Wcześniej w Polskim Radiu Jarosław Kaczyński mówił, że nie sądzi, by urlop wicepremiera Dorna był wstępem do jego dymisji i ostatecznego odejścia z rządu.
W ubiegłym tygodniu Ludwik Dorn stracił stanowisko ministra spraw wewnętrznych i administracji. Ani on, ani premier nie podali przyczyn dymisji. Ludwik Dorn pozostał jednak na stanowisku wicepremiera i Jarosław Kaczyński zapowiadał, że jego zastępca będzie najważniejszym po premierze członkiem rządu. Wczoraj po południu Ludwik Dorn zwrócił się do premiera o urlop. Jarosław Kaczyński się zgodził.
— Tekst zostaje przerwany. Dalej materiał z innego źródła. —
===== src/design/ring_packet_pkg.sv =====
package ring_packet_pkg;

    // --------------------------------------------------------------------------
    // word size
    // --------------------------------------------------------------------------

    // one flit per packet, no segmentation
    localparam int pkt_w = 64;

    // --------------------------------------------------------------------------
    // header fields, counted from bit 0
    // --------------------------------------------------------------------------

    // channel tag written by the sender
    localparam int vc_bit = 63;

    // travel direction, set for clockwise
    localparam int dir_bit = 62;

    // hops still to go, thermometer coded
    // bit 0 set means at least one more ring hop
    localparam int hop_lsb = 48;
    localparam int hop_w   = 8;

    // bits 47:0 hold source and payload, never looked at by a node

endpackage


===== src/design/ring_router_pkg.sv =====
package ring_router_pkg;

    // ports of one node, also the index into every per-port vector
    localparam int num_ports = 3;
    localparam int port_cw   = 0;
    localparam int port_ccw  = 1;
    localparam int port_pe   = 2;

    // channels trade the external and internal roles every cycle
    localparam int num_vc  = 2;
    localparam int vc_even = 0;
    localparam int vc_odd  = 1;

    // injection hop codes accepted from the pe
    // any other code is corrupt and gets dropped at the door
    localparam logic [ring_packet_pkg::hop_w-1:0] hop_one   = 8'h01;
    localparam logic [ring_packet_pkg::hop_w-1:0] hop_two   = 8'h03;
    localparam logic [ring_packet_pkg::hop_w-1:0] hop_three = 8'h07;

endpackage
W liście otwartym do premiera Ludwik Dorn napisał, że wbrew temu, co uzgodnił z Jarosławem Kaczyńskim przed swoją dymisją, jego dobre imię zostało narażone na szwank. Wyjaśnił, że "Rzeczpospolita" napisała, iż zastępca Komendanta Głównego Policji Waldemar Jarczewski może mieć niejasne powiązania ze ściganym za korupcję byłym senatorem Henrykiem Stokłosą. Gdy Jarczewskim zainteresowało się Centralne Biuro Śledcze, miał się poskarżyć Dornowi na szefa warszawskiego CBŚ, Jarosława Marca. Dorn ma też pretensje o to, że zarzuty prasowe utwierdzał w mediach jego następca w resorcie spraw wewnętrznych Janusz Kaczmarek. Sprawę bada specjalna komisji powołana przez premiera.